American comedian (born 1965)

Terry Wayne Fator (/ˈfeɪtər/ FAY-tər; born June 10, 1965) is an American ventriloquist, impressionist, stand-up comedian, and singer. Born in Dallas he developed an interest in ventriloquism from a young age, developing both this and a talent for singing. After initially performing with two bands, Fator eventually conducted solo performances, combining ventriloquism and singing with comedy. He gained national recognition for his talent when he won the second season of America's Got Talent, which helped to boost his career.

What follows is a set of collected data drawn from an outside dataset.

==> src/rtl/winograd_pkg.sv <==
// Shared constants and state encoding for the F(2x2,3x3) Winograd input feeder.
package winograd_pkg;
    localparam int DEF_DATA_W = 32;
    localparam int TILE       = 4;
    localparam int KERNEL     = 3;
    localparam int OUT        = 2;

    typedef enum logic [1:0] {
        ST_IDLE,
        ST_FILL,
        ST_EMIT,
        ST_DONE
    } state_t;
endpackage

==> src/rtl/tile_line_ring.sv <==
// Four-row line ring: one write port, a rotating top pointer and a read port
// that returns one column of all four rows, ordered from the top row down.
module tile_line_ring
    import winograd_pkg::*;
#(
    parameter int DATA_W = DEF_DATA_W,
    parameter int IMG_W  = 8
) (
    input  logic                          i_clk,
    input  logic                          i_rst_n,
    input  logic                          i_wr_en,
    input  logic [1:0]                    i_wr_row,
    input  logic [$clog2(IMG_W)-1:0]      i_wr_col,
    input  logic [DATA_W-1:0]             i_wr_data,
    input  logic                          i_adv,
    input  logic [$clog2(IMG_W)-1:0]      i_rd_col,
    output logic [TILE-1:0][DATA_W-1:0]   o_rd
);
    logic [TILE-1:0][IMG_W-1:0][DATA_W-1:0] r_mem;
    logic [1:0]                             r_top;
    logic [1:0]                             w_wr_slot;

    // Write row is relative to top, so callers never see physical slots.
    assign w_wr_slot = r_top + i_wr_row;

    always_ff @(posedge i_clk or negedge i_rst_n) begin
        if (!i_rst_n) begin
            r_mem <= '0;
            r_top <= '0;
        end else begin
            if (i_wr_en) r_mem[w_wr_slot][i_wr_col] <= i_wr_data;
            if (i_adv)   r_top <= r_top + 2'd2;
        end
    end

    for (genvar j = 0; j < TILE; j++) begin : g_rd
        logic [1:0] w_slot;
        assign w_slot  = r_top + 2'(j);
        assign o_rd[j] = r_mem[w_slot][i_rd_col];
    end
endmodule

==> src/rtl/winograd_tile_feeder.sv <==
// Sequences the Winograd engine inputs: weight store, band fill, and
// back-to-back 4-cycle stride-2 tiles with the kernel replayed per tile.
module winograd_tile_feeder
    import winograd_pkg::*;
#(
    parameter int DATA_W = DEF_DATA_W,
    parameter int IMG_W  = 8,
    parameter int IMG_H  = 8
) (
    input  logic              i_clk,
    input  logic              i_rst_n,
    input  logic              i_frame_start,
    input  logic [DATA_W-1:0] i_w_data,
    input  logic              i_w_valid,
    input  logic [DATA_W-1:0] i_in_data,
    input  logic              i_in_valid,
    output logic              o_in_ready,
    output logic [DATA_W-1:0] o_r1_x,
    output logic [DATA_W-1:0] o_r2_x,
    output logic [DATA_W-1:0] o_r3_x,
    output logic [DATA_W-1:0] o_r4_x,
    output logic [DATA_W-1:0] o_r1_w,
    output logic [DATA_W-1:0] o_r2_w,
    output logic [DATA_W-1:0] o_r3_w,
    output logic              o_tile_valid,
    output logic              o_tile_first,
    output logic              o_frame_done
);
    localparam int COL_W = $clog2(IMG_W);
    localparam int TW    = COL_W - 1;
    localparam int BW    = $clog2(IMG_H);
    localparam int NT    = IMG_W / OUT - 1;
    localparam int NB    = IMG_H / OUT - 1;
    localparam int NWT   = KERNEL * KERNEL;

    state_t                             r_state, w_state_nxt;
    logic [NWT-1:0][DATA_W-1:0]         r_wt;
    logic [3:0]                         r_w_cnt, w_widx;
    logic [1:0]                         r_fill_row;
    logic [COL_W-1:0]                   r_fill_col;
    logic [BW-1:0]                      r_band;
    logic [TW-1:0]                      r_tile;
    logic [1:0]                         r_k, w_k_nxt;
    logic [COL_W-1:0]                   w_base, w_rd_col;
    logic [TILE-1:0][DATA_W-1:0]        w_rd;
    logic [TILE-1:0][DATA_W-1:0]        r_x;
    logic [KERNEL-1:0][DATA_W-1:0]      r_w;
    logic                               r_in_ready, r_tile_valid, r_tile_first, r_frame_done;
    logic                               w_accept, w_fill_last, w_tile_last, w_band_last, w_adv;

    assign w_accept    = (r_state == ST_FILL) && i_in_valid;
    assign w_fill_last = w_accept && (r_fill_row == 2'd3) && (r_fill_col == COL_W'(IMG_W - 1));
    assign w_tile_last = (r_state == ST_EMIT) && (r_k == 2'd3) && (r_tile == TW'(NT - 1));
    assign w_band_last = (r_band == BW'(NB - 1));
    assign w_widx      = (r_w_cnt == 4'(NWT)) ? 4'd0 : r_w_cnt;

    always_ff @(posedge i_clk or negedge i_rst_n) begin
        if (!i_rst_n) r_state <= ST_IDLE;
        else          r_state <= w_state_nxt;
    end

    always_comb begin
        w_state_nxt = r_state;
        w_adv       = 1'b0;
        case (r_state)
            ST_IDLE: if (i_frame_start && r_w_cnt == 4'(NWT)) w_state_nxt = ST_FILL;
            ST_FILL: if (w_fill_last) w_state_nxt = ST_EMIT;
            ST_EMIT: begin
                if (w_tile_last) begin
                    if (w_band_last) begin
                        w_state_nxt = ST_DONE;
                    end else begin
                        w_state_nxt = ST_FILL;
                        w_adv       = 1'b1;
                    end
                end
            end
            default: w_state_nxt = ST_IDLE;
        endcase
    end

    // Outputs are registered, so the ring is read one cycle ahead of display.
    assign w_k_nxt  = (r_state == ST_EMIT) ? r_k + 2'd1 : 2'd0;
    assign w_base   = {r_tile, 1'b0};
    assign w_rd_col = (r_state != ST_EMIT) ? '0 :
                      (r_k == 2'd3)        ? w_base + COL_W'(2) :
                                             w_base + COL_W'(r_k) + COL_W'(1);

    // A refill band re-enters at row offset 2: after the top advance those
    // slots are exactly the two oldest rows being replaced.
    tile_line_ring #(.DATA_W(DATA_W), .IMG_W(IMG_W)) u_ring (
        .i_clk     (i_clk),
        .i_rst_n   (i_rst_n),
        .i_wr_en   (w_accept),
        .i_wr_row  (r_fill_row),
        .i_wr_col  (r_fill_col),
        .i_wr_data (i_in_data),
        .i_adv     (w_adv),
        .i_rd_col  (w_rd_col),
        .o_rd      (w_rd)
    );

    always_ff @(posedge i_clk or negedge i_rst_n) begin
        if (!i_rst_n) begin
            r_wt         <= '0;
            r_w_cnt      <= '0;
            r_fill_row   <= '0;
            r_fill_col   <= '0;
            r_band       <= '0;
            r_tile       <= '0;
            r_k          <= '0;
            r_x          <= '0;
            r_w          <= '0;
            r_in_ready   <= 1'b0;
            r_tile_valid <= 1'b0;
            r_tile_first <= 1'b0;
            r_frame_done <= 1'b0;
        end else begin
            if (r_state == ST_IDLE && i_w_valid) begin
                r_wt[w_widx] <= i_w_data;
                r_w_cnt      <= w_widx + 4'd1;
            end

            if (r_state == ST_IDLE && w_state_nxt == ST_FILL) begin
                r_fill_row <= 2'd0;
                r_fill_col <= '0;
                r_band     <= '0;
            end else if (w_adv) begin
                r_fill_row <= 2'd2;
                r_fill_col <= '0;
                r_band     <= r_band + BW'(1);
            end else if (w_accept) begin
                if (r_fill_col == COL_W'(IMG_W - 1)) begin
                    r_fill_col <= '0;
                    r_fill_row <= r_fill_row + 2'd1;
                end else begin
                    r_fill_col <= r_fill_col + COL_W'(1);
                end
            end

            if (r_state == ST_FILL) begin
                r_k    <= 2'd0;
                r_tile <= '0;
            end else if (r_state == ST_EMIT) begin
                r_k <= r_k + 2'd1;
                if (r_k == 2'd3) r_tile <= r_tile + TW'(1);
            end

            r_in_ready   <= (w_state_nxt == ST_FILL);
            r_frame_done <= (w_state_nxt == ST_DONE);
            if (w_state_nxt == ST_EMIT) begin
                r_tile_valid <= 1'b1;
                r_tile_first <= (w_k_nxt == 2'd0);
                r_x          <= w_rd;
                if (w_k_nxt != 2'd3) begin
                    for (int j = 0; j < KERNEL; j++)
                        r_w[j] <= r_wt[4'(w_k_nxt) * 4'd3 + 4'(j)];
                end
            end else begin
                r_tile_valid <= 1'b0;
                r_tile_first <= 1'b0;
                r_x          <= '0;
                r_w          <= '0;
            end
        end
    end

    assign o_in_ready   = r_in_ready;
    assign o_r1_x       = r_x[0];
    assign o_r2_x       = r_x[1];
    assign o_r3_x       = r_x[2];
    assign o_r4_x       = r_x[3];
    assign o_r1_w       = r_w[0];
    assign o_r2_w       = r_w[1];
    assign o_r3_w       = r_w[2];
    assign o_tile_valid = r_tile_valid;
    assign o_tile_first = r_tile_first;
    assign o_frame_done = r_frame_done;
endmodule

==> config.mk <==
export PLATFORM = sky130hd
export DESIGN_NAME = winograd_tile_feeder
export DESIGN_NICKNAME = d
export VERILOG_FILES = /design/src/rtl/winograd_pkg.sv /design/src/rtl/tile_line_ring.sv /design/src/rtl/winograd_tile_feeder.sv
export SDC_FILE = /design/constraint.sdc
export NUM_CORES = 2
export LEC_CHECK = 0
export CAP_MARGIN = 20
export CORE_UTILIZATION = 60
export DETAILED_ROUTE_END_ITERATION = 10
export GPL_TIMING_DRIVEN = 1
export PLACE_DENSITY = 0.79
export SLEW_MARGIN = 20
export SYNTH_ARGS = -nofsm -noshare
export SYNTH_HDL_FRONTEND = slang
export SYNTH_SLANG_ARGS = --single-unit
==> constraint.sdc <==
create_clock -name i_clk -period 5.3 [get_ports i_clk]
set_clock_uncertainty 0.05 [all_clocks]
set_input_delay 0.53 -clock i_clk [delete_from_list [all_inputs] [get_ports i_clk]]
set_output_delay 0.53 -clock i_clk [all_outputs]
set_load 0.02 [all_outputs]
======== Word level (Yosys, flattened, before mapping) ========
Index checks and enable logic that the tools add are counted.
cells by class
  $add $sub $neg .......................... 15
  multiply operators ...................... 1
  order comparisons ....................... 14
  equal/unequal tests ..................... 14
  mux-type cells .......................... 62
  reductions and logical operators ........ 20
operators with widths
  operator             number
  $bmux 256 s2         4
  $mux 256             5
  $bwmux 1024          1
  $demux 256 s2        1
  $bmux 32 s3          4
  $bmux 32 s4          3
  $bwmux 288           1
  $mux 32              9
  $mux 96              2
  $demux 32 s4         1
  $mux 128             1
  $demux 32 s3         1
  $mux 2               14
  $mux 3               8
  $lt 4x5->1 const B   4
  $lt 2x3->1 const B   5
  $eq 2x2->1 const B   6
  $logic_and 1x1->1    11
  $add 3x1->3 const B  3
  $add 2x1->2 const B  4
  $add 4x1->4 const B  2
  $lt 3x4->1 const B   2
  $pmux 2 s3           1
  $reduce_bool 2->1    3
  other kinds (20)     30
storage, ports and cells
  register bits after elaboration ......... 1560
  input bits .............................. 69
  output and inout bits ................... 228
  word-level logic and storage cells ...... 186

======== Logic depth before layout (Yosys ltp) ========
  word-level depth ........................ 10
  depth in mapped cells ................... 15
  gate-level depth less buffers ........... 10

======== Modules after synthesis ========
A second synthesis with hierarchy kept.
unflattened totals
  cells, all modules ...................... 5340
  area, all modules ....................... 77558.1 um2
by module, submodules not included
  module                times used  cells each  area an instance (um2)  seq. area each (um2)
  tile_line_ring        1           3475        53680.2                 25649.6
  winograd_tile_feeder  1           1865        23877.9                 13362.8

======== Worst setup path after synthesis ========
No wires, ideal clock.
  path kind ............................... register to register
  start ................................... register r_state[0]
  end ..................................... register r_w, in the netlist o_r1_w[10]
  library setup time ...................... 0.067 ns
  arrival ................................. 2.935 ns
  required time ........................... 5.183 ns
  path slack .............................. 2.248 ns
  stages on the path, launching flop included .. 12
  buffers on the path ..................... 4
  period minus slack after synthesis ...... 3.052 ns
  cell sequence ........................... dfrtp_1 > inv_1 > ha_1 > nand2b_1 > buf_4 > buf_2 > ha_1 > buf_2 > buf_1 > mux4_2 > o21ai_1 > and3_1
on the way
  word-level cells in the longest chain between the ends .. 8
  elaborated cells between the ends (all ways) .. 21
  those cells by class .................... mul: 1; eq/ne: 5; mux: 9; reduce/logical: 6
RTL lines
  element                                              RTL line                     source
  start: declaration                                   winograd_tile_feeder.sv:36   state_t r_state, w_state_nxt;
  start signal: assignment                             winograd_tile_feeder.sv:59   else r_state <= w_state_nxt;
  branches (longest 8 deep; another with $mul 2x2->4)  --
  end signal: indexed assignment                       winograd_tile_feeder.sv:157  r_w[j] <= r_wt[4'(w_k_nxt) * 4'd3 + 4'(j)];
  end: declaration                                     winograd_tile_feeder.sv:47   logic [KERNEL-1:0][DATA_W-1:0] r_w;
Parallel ways; which one is timed is not known. The select of a mux whose other input is x is not followed.
A chain may end at the register's enable or synchronous reset.

======== Final worst setup path ========
  start ................................... register r_state[0]
  end ..................................... register r_w, in the netlist o_r3_w[10]
on the way
  word-level cells in the longest chain between the ends .. 8
  elaborated cells between the ends (all ways) .. 22
  those cells by class .................... add/sub: 1; mul: 1; eq/ne: 5; mux: 9; reduce/logical: 6
RTL lines
  element                                                      RTL line
  $eq 2x2->1 or $eq 2x1->1 (tied branches)                     --
  $mux 2 or $logic_and 1x1->1 (tied branches)                  winograd_tile_feeder.sv:83, winograd_tile_feeder.sv:51
  $mul 2x2->4 or $logic_and 1x1->1 (tied branches)             winograd_tile_feeder.sv:157, winograd_tile_feeder.sv:52
  $add 4x2->4 or $logic_and 1x1->1 (tied branches)             winograd_tile_feeder.sv:157, winograd_tile_feeder.sv:52
  $bmux 32 s4 or $mux 2 (tied branches)                        winograd_tile_feeder.sv:157, winograd_tile_feeder.sv:67
  $mux 32 (implied by the code) or $pmux 2 s3 (tied branches)  winograd_tile_feeder.sv:157, winograd_tile_feeder.sv:65
  $mux 96 or $eq 2x2->1 (tied branches)                        winograd_tile_feeder.sv:155, winograd_tile_feeder.sv:151
  $mux 96 or $ne 2x1->1 (tied branches)                        --
Parallel ways exist; a longest one is shown, timed or not. The select of a mux whose other input is x is not followed.

==> flow_metrics.tcl <==
set metrics [dict create \
    relSlewSlack_pct 26.1 \
    synth_mux_area_share_pct 38.9 \
    final-max-slew-violation-count 0 \
    clkLatencyLatePin_ns 0.80 \
    pwr_density_cell_nw_per_um2 361 \
    tightest_slew_ns 1.11 \
    fill_cells 8465 \
    critPathRequiredTime_ns 5.97 \
    clock-sinks 1559 \
    worst_ep_arrival_time_ns 5.01 \
    ant_nets 0 \
    setup_ws_ns 0.969 \
    grt_pass1_wl_um 306000 \
    antenna_found_initial 16 \
    core-area_um2 128000 \
    multiInputGateArea_um2 36000 \
    hold_slack_ns 0.342 \
    syn_area_um2 77100 \
    pre_cts_ws_ns 1.06 \
    post_synth.cell_area_avg_um2 15.3 \
    synth_ff_type "dfrtp_1" \
    ys_ff_latch 1559 \
    wl_per_cell_um 28.6 \
    routed_wl_um 198000 \
    io_pins 297 \
    overflow 0 \
    worst_ir_drop_vdd_mv 0.357 \
    p_leak_nw 37.9 \
    synth_seq_area_share_pct 50.6 \
    hold_viol_final 0 \
    seq_area_um2 39000 \
    grt_max_degree 176 \
    yosys_warnings 0 \
    period_needed_ns 4.33 \
    synthArstFlopShare_pct 100 \
    nNetsFinal 5229 \
    holdCritPathClass "in -> async" \
    fmax_mhz 231 \
    setup_viol 0 \
    synth_top_family_by_area "multiplexers" \
    rsz0062_at_grt "false" \
    syn_inst 5040 \
    first_global_vias 49900 \
    synth_enable_flop_cells 0 \
    die_w_um 360 \
    routed_via_density 6.89 \
    areaGrowthSynthToFinish_pct 12.7 \
    worstSetupPathType "reg -> reg" \
    cts_buffer_depth 3 \
    port_buffers 296 \
    drt-pass1-iter-count 6 \
    dp_hpwl_um 117000 \
    cts-resized-gates 0 \
    die_h_um 360 \
    end_kind "flip-flop" \
    start_util_pct 60.5 \
    ys_types 59 \
    fin_setup_tns_ns 0 \
    synth_fa_ha_area_share_pct 0.302 \
    synth-xor-area-share_pct 0.114 \
    numCtsBuffers 161 \
    cts-htree-levels 4 \
    vias 47800 \
    path_clk_slew_ns 0.06 \
    rows 131 \
    worstPathMaxFanout 58 \
    syn-num-nets 5127 \
    worstSetupStartpointType "flip-flop" \
    drive_gt1_share_pct 44.8 \
    drc 0 \
    die_area_um2 130000 \
    drv_cap 0 \
    synth_compound_area_share_pct 4.79 \
    cts_root_buf "clkbuf_16" \
    place_congestion 0.824 \
    status "completed" \
    drt_iter0_drc 4590 \
    yosys.area_share.simple_pct 2.19 \
    cts_tree "built" \
    min_period_over_period_pct 81.7 \
    utilization_pct 68.2 \
    grt_usage_pct 31.0 \
]
==> cells in the mapped netlist (22+ instances only) <==
cell type / n / area [µm²]
mux2i_1: 116 / 1160
a21oi_1: 199 / 996
nand2b_1: 63 / 394
mux2_2: 1269 / 14300
o21ai_1: 42 / 210
nor2_1: 59 / 221
nand2_1: 52 / 195
buf_4: 31 / 233
a22oi_1: 284 / 2130
clkbuf_1: 235 / 882
dfrtp_1: 1559 / 39000
buf_1: 22 / 82.6
and3_1: 54 / 338
mux2_1: 46 / 518
mux4_2: 622 / 14000
buf_2: 205 / 1030
==> sequential cells by signal, indices dropped and copies added (netlist names) <==
register and count:
r_tile 2, u_ring.r_top 1, o_r3_x 32, o_r2_w 32
o_r1_x 32, r_wt 288, o_tile_first 1, o_r1_w 32
o_in_ready 1, o_tile_valid 1, o_r3_w 32, r_band 3
r_state 2, r_fill_row 2, o_r2_x 32, u_ring.r_mem 1024
r_w_cnt 4, o_frame_done 1, r_k 2, r_fill_col 3
o_r4_x 32
==> where the power goes <==
part	leakage, nW	switching, mW	internal, mW
Clock	2.61	4.78	6.64
Combinational	14.1	2.02	3.00
Sequential	21.2	1.36	13.6
Total	37.9	8.16	23.2
==> area by class of cell <==
| class | count | share of cell area, % |
|---|---|---|
| sequential | 1559 | 44.9 |
| multi-input combinational | 2962 | 41.4 |
| clock buffer | 243 | 5.48 |
| timing repair buffer | 447 | 5.17 |
| tap | 1662 | 2.39 |
| clock inverter | 42 | 0.604 |
| inverter | 11 | 0.0561 |
| antenna | 11 | 0.0317 |
==> cell families (layout without fill, tap and decap cells) <==
| logic type | Yosys count | count (layout) |
|---|---|---|
| multiplexers | 2053 | 2053 |
| flip-flops | 1559 | 1559 |
| AND/OR/NAND/NOR | 306 | 306 |
| other | 0 | 11 |
| buffers and inverters | 519 | 743 |
| AO/OA/AOI/OAI | 575 | 575 |
| XOR/XNOR | 10 | 10 |
| adder cells (fa/ha/maj) | 18 | 18 |
==> layer usage <==
metal	routed length, µm	GRT usage (%)
met5	68	0
met4	7200	12.0
met3	14800	6.85
met1	79400	42.4
met2	96800	49.0
==> stage by stage <==
step | power, mW | cells | instance area (µm²)
finish | 31.4 | 6937 | 86900
global route | 32.6 | 6934 | 86900
CTS | 31.5 | 6924 | 86900
detailed placement | 20.1 | 6638 | 81600
global placement | 19.8 | 6638 | 81600
floorplan | 18.5 | 5040 | 77100
==> repair_timing <==
item                      in CTS  in global routing
hold endpoints to repair     118                  0
hold buffers                   1                  0
setup buffers                  0                  0
==> worst paths after layout <==
check,startpoint,to,slack (ns),depth (start not counted)
max in group asynchronous,i_rst_n,o_r2_w[15],3.27,3
min in group i_clk,i_in_data[29],u_ring.r_mem[541],0.34,2
max,r_state[0],o_r3_w[10],0.97,11
min,i_rst_n,u_ring.r_mem[908],0.34,2
max reg2reg,r_state[0],o_r3_w[10],0.97,11
min reg2reg,u_ring.r_mem[350],u_ring.r_mem[350],0.45,1
==> worst max-delay path, cell delays in order (launching register included) <==
cell and delay [ns]:
dfrtp_1 0.45, inv_1 0.12, ha_1 0.43, nand2b_4 0.33
inv_8 0.54, ha_1 0.76, xor2_4 0.18, and4b_1 0.45
buf_4 0.48, a21oi_1 0.15, o21ai_1 0.13, and3_1 0.16
==> placed cells by master (no fill, tap or decap), types with 5 or more instances in the layout <==
cell / instances
o21ai_0: 18
buf_4: 116
inv_6: 6
mux2_2: 1269
dfrtp_1: 1558
nand2_2: 14
and2_1: 17
mux2_1: 46
buf_12: 32
clkbuf_8: 34
mux4_2: 622
mux2i_1: 116
diode_2: 11
clkdlybuf4s50_1: 282
xor2_1: 5
and3_1: 54
a21oi_1: 199
nor2_4: 15
nand2_1: 37
clkbuf_16: 165
nand2b_1: 60
a22oi_1: 284
clkbuf_1: 44
nand3b_1: 6
o221ai_1: 11
buf_2: 13
clkinv_2: 22
nand3_1: 6
o21ai_1: 42
ha_1: 13
nor2_1: 45
bufinv_16: 9
inv_1: 10
nor3_1: 12
Note: power is estimated with default switching activity, not from simulation.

His success led to him receiving a five-year multi-million dollar contract to headline shows in Las Vegas From 2009 to 2020, he was the headliner at Mirage Las Vegas. Since 2021, he performs regularly at New York-New York Hotel and Casino. He has used his performances and talent to help contribute to charitable causes. Fator is consistently ranked among the world's highest-paid comedians.

==Early life==
Terry Fator was born in Dallas. In an audio commentary of Terry Fator: Live from Las Vegas (2009) he said that he went to college at Liberty University in Lynchburg, Virginia. In fifth grade while looking for a book for an assignment related to Valentine's Day, he came across a book about ventriloquism titled, Ventriloquism for Fun and Profit, by Paul Winchell.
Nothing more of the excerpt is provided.